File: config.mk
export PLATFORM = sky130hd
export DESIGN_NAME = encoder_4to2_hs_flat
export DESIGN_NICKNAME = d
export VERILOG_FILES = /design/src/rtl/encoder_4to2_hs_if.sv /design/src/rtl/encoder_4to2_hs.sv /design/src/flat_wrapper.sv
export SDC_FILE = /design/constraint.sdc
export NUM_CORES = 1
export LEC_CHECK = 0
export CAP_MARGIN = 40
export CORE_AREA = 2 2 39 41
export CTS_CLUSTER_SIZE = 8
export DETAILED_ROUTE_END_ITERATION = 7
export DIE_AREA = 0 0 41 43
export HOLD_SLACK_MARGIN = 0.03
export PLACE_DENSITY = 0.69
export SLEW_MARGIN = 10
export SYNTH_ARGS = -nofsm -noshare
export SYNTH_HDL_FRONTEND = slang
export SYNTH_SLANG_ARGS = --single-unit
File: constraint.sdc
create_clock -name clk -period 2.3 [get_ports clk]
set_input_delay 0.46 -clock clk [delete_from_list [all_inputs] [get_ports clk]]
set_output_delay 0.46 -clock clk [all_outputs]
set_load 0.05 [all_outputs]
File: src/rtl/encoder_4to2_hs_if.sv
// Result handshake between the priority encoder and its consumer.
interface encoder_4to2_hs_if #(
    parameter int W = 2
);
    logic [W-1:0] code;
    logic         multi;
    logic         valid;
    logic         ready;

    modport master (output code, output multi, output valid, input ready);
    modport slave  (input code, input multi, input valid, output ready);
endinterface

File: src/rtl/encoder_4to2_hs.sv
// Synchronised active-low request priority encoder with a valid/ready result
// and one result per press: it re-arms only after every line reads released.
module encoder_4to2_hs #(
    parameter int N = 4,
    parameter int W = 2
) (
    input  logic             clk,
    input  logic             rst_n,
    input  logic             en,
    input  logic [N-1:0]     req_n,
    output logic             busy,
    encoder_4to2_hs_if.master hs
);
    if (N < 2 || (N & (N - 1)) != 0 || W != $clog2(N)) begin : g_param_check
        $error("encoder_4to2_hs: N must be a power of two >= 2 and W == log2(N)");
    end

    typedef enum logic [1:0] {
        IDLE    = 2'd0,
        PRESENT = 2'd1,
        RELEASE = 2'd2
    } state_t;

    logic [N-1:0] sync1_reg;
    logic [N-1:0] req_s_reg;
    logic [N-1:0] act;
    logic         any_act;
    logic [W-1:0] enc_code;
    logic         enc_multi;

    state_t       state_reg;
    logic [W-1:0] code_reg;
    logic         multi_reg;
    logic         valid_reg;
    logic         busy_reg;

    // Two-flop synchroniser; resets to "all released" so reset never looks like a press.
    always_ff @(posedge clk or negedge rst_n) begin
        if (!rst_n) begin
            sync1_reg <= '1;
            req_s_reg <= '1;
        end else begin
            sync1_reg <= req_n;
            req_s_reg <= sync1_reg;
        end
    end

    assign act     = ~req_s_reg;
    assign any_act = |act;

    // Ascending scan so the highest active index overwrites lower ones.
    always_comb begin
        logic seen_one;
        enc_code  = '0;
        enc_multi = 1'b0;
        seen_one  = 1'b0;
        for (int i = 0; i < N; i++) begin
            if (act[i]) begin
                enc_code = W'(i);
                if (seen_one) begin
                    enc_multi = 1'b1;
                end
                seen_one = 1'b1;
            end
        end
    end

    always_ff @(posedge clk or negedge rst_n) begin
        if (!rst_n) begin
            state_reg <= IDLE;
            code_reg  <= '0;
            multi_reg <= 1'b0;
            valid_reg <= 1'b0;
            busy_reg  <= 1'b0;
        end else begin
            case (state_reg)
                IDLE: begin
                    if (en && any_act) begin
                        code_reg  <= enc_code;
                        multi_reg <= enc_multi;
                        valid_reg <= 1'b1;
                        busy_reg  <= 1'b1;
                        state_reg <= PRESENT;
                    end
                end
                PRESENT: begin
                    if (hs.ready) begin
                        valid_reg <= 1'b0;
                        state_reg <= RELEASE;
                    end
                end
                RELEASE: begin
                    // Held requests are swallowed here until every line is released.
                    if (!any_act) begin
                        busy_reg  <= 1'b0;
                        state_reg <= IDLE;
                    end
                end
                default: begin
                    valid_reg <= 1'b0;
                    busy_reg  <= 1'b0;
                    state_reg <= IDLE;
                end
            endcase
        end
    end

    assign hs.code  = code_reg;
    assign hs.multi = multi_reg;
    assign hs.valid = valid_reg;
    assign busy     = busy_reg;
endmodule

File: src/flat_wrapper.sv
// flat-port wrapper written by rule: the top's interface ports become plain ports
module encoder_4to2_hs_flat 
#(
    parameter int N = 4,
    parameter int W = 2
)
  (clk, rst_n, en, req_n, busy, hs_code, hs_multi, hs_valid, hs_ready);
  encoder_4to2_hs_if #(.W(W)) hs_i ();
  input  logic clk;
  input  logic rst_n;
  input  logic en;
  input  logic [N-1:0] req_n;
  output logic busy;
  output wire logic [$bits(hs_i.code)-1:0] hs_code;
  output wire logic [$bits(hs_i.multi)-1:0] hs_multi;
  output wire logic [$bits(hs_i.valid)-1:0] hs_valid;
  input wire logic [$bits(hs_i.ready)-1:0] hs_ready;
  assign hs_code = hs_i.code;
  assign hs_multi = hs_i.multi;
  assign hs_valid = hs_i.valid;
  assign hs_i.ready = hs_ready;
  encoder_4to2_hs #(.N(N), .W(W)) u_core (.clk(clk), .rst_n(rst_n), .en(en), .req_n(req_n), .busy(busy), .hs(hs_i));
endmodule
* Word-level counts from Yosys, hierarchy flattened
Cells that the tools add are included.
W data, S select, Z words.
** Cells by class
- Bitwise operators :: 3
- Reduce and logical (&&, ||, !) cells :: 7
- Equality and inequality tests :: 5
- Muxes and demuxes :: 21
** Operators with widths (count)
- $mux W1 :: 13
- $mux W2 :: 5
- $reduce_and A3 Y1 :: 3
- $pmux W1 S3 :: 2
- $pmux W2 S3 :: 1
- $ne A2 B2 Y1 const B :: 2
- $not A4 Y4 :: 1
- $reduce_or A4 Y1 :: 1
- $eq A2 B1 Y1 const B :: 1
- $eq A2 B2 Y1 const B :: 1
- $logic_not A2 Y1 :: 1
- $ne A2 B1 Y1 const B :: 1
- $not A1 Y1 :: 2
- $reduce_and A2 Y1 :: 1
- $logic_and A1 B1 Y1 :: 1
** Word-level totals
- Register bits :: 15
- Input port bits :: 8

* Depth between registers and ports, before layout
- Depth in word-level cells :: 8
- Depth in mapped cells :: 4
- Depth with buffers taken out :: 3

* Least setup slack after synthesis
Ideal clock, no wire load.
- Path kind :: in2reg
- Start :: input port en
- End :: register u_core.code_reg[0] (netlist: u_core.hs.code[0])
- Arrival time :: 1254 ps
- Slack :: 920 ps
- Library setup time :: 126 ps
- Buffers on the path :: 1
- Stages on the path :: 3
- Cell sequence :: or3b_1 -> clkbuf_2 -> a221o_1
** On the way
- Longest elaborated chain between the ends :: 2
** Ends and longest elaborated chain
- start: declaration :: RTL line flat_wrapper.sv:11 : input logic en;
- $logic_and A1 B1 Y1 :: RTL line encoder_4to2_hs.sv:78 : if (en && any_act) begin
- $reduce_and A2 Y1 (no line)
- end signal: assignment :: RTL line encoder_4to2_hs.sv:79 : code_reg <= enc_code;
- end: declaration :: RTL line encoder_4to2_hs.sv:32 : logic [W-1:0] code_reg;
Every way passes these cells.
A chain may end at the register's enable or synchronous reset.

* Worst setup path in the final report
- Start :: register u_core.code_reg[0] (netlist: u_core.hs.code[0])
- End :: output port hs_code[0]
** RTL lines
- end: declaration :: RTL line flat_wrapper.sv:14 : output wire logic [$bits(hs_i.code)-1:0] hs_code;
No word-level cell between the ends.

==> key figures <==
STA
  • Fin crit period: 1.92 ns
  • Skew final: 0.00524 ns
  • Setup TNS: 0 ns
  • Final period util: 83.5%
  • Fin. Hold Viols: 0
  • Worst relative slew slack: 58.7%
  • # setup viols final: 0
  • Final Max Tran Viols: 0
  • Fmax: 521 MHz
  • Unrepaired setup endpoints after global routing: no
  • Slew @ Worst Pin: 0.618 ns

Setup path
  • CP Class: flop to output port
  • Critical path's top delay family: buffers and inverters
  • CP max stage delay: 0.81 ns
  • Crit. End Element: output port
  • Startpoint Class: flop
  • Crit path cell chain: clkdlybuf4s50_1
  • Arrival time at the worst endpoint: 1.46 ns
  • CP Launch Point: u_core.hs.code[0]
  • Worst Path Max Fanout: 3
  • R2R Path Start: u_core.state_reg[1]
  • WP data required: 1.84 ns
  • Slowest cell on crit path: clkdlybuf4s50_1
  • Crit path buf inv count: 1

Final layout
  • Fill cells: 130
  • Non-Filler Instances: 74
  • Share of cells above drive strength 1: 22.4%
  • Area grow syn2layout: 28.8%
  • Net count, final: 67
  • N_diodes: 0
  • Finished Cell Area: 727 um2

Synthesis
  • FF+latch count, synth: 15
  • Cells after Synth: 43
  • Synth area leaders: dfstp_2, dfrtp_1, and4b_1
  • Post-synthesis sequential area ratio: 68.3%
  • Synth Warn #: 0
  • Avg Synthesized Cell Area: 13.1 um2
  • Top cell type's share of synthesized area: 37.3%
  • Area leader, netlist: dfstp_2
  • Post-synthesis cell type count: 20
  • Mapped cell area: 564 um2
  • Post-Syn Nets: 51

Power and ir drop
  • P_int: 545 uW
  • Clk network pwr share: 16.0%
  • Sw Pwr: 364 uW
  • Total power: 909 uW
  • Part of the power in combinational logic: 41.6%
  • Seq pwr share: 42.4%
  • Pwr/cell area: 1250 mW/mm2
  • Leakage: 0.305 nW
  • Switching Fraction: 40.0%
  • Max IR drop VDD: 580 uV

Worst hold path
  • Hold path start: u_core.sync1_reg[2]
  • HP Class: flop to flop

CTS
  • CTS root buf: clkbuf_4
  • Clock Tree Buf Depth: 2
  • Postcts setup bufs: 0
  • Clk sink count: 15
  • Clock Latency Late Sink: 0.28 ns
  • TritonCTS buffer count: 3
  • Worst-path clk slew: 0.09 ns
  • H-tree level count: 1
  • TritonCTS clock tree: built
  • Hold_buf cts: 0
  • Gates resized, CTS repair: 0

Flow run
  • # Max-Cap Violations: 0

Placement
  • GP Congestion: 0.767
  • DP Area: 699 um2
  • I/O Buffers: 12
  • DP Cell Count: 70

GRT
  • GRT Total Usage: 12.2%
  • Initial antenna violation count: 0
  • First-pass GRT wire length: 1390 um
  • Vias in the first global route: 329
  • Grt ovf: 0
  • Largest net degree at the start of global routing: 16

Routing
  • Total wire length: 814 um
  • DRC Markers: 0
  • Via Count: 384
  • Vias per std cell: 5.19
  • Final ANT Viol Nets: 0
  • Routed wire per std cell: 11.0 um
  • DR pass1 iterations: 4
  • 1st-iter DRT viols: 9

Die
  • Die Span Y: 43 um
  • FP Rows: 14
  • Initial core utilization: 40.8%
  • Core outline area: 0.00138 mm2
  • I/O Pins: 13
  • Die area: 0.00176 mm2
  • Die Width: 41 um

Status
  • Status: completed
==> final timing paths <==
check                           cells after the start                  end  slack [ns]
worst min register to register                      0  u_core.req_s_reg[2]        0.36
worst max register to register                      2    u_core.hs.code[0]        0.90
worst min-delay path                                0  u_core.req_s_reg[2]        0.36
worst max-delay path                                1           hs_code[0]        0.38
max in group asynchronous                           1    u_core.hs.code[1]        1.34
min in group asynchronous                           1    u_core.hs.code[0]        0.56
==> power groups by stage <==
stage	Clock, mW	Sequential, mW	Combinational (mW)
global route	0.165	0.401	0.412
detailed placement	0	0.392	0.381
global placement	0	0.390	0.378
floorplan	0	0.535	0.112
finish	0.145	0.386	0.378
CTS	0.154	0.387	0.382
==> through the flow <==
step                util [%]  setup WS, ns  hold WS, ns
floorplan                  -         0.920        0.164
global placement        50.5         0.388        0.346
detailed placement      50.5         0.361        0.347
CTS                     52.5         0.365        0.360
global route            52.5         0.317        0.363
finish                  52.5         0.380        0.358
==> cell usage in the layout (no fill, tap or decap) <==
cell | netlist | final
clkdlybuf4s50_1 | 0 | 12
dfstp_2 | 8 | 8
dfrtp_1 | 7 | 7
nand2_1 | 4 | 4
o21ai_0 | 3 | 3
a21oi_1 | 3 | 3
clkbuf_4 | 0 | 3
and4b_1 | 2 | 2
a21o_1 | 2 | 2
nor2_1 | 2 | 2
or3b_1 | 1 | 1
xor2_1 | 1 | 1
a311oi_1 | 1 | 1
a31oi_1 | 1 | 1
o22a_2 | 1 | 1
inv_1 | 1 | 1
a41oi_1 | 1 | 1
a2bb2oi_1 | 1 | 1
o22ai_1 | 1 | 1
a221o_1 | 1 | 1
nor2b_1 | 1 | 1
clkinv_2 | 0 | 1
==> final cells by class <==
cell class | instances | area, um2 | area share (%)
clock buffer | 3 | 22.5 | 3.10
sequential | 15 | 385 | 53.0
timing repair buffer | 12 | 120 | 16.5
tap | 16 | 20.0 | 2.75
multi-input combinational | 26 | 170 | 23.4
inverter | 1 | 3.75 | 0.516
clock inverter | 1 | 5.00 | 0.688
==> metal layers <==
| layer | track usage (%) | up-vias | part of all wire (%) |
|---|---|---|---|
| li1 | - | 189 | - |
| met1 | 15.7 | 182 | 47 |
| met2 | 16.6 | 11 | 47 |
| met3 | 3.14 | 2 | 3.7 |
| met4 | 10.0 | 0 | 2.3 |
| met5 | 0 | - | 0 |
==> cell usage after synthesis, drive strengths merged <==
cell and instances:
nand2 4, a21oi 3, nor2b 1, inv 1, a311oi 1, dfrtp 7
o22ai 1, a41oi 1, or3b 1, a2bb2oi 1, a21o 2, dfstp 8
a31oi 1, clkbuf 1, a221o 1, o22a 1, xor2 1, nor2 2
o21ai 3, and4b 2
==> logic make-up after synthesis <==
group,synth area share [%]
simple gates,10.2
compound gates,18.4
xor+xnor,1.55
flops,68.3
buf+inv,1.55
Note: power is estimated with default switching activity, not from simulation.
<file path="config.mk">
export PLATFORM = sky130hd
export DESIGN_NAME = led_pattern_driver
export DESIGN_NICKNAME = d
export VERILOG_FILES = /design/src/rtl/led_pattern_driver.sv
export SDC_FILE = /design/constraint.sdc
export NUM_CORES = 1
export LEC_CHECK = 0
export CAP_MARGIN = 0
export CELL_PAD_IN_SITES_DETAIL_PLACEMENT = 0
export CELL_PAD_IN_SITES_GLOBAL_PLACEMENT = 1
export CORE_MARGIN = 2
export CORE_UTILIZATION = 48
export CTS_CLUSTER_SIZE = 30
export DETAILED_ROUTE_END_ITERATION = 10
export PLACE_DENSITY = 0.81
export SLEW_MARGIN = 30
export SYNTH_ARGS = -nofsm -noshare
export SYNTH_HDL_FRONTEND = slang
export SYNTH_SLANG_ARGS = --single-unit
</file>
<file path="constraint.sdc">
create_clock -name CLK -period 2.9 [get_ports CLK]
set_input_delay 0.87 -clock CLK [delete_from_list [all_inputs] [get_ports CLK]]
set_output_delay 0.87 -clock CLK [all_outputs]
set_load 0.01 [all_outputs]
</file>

###

Retype exactly the lines above, from the one with "- $reduce_and A2 Y1 (no line)" through the one with "No word-level cell between the ends.", inclusive.

[Output for this task]
- $reduce_and A2 Y1 (no line)
- end signal: assignment :: RTL line encoder_4to2_hs.sv:79 : code_reg <= enc_code;
- end: declaration :: RTL line encoder_4to2_hs.sv:32 : logic [W-1:0] code_reg;
Every way passes these cells.
A chain may end at the register's enable or synchronous reset.

* Worst setup path in the final report
- Start :: register u_core.code_reg[0] (netlist: u_core.hs.code[0])
- End :: output port hs_code[0]
** RTL lines
- end: declaration :: RTL line flat_wrapper.sv:14 : output wire logic [$bits(hs_i.code)-1:0] hs_code;
No word-level cell between the ends.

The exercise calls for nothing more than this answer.